== Task goal ==
This task calls for every entry below to be repeated exactly.

== Data to examine ==

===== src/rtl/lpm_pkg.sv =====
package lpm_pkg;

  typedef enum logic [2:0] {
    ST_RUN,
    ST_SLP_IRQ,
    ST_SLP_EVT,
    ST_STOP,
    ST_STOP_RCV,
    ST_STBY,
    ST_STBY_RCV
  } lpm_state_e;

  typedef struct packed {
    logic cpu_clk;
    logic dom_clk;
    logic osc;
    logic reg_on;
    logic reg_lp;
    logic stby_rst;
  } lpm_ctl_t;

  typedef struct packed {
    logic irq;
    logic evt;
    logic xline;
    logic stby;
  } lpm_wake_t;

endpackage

== Response area ==
===== src/rtl/lpm_pkg.sv =====
package lpm_pkg;

  typedef enum logic [2:0] {
    ST_RUN,
    ST_SLP_IRQ,
    ST_SLP_EVT,
    ST_STOP,
    ST_STOP_RCV,
    ST_STBY,
    ST_STBY_RCV
  } lpm_state_e;

  typedef struct packed {
    logic cpu_clk;
    logic dom_clk;
    logic osc;
    logic reg_on;
    logic reg_lp;
    logic stby_rst;
  } lpm_ctl_t;

  typedef struct packed {
    logic irq;
    logic evt;
    logic xline;
    logic stby;
  } lpm_wake_t;

endpackage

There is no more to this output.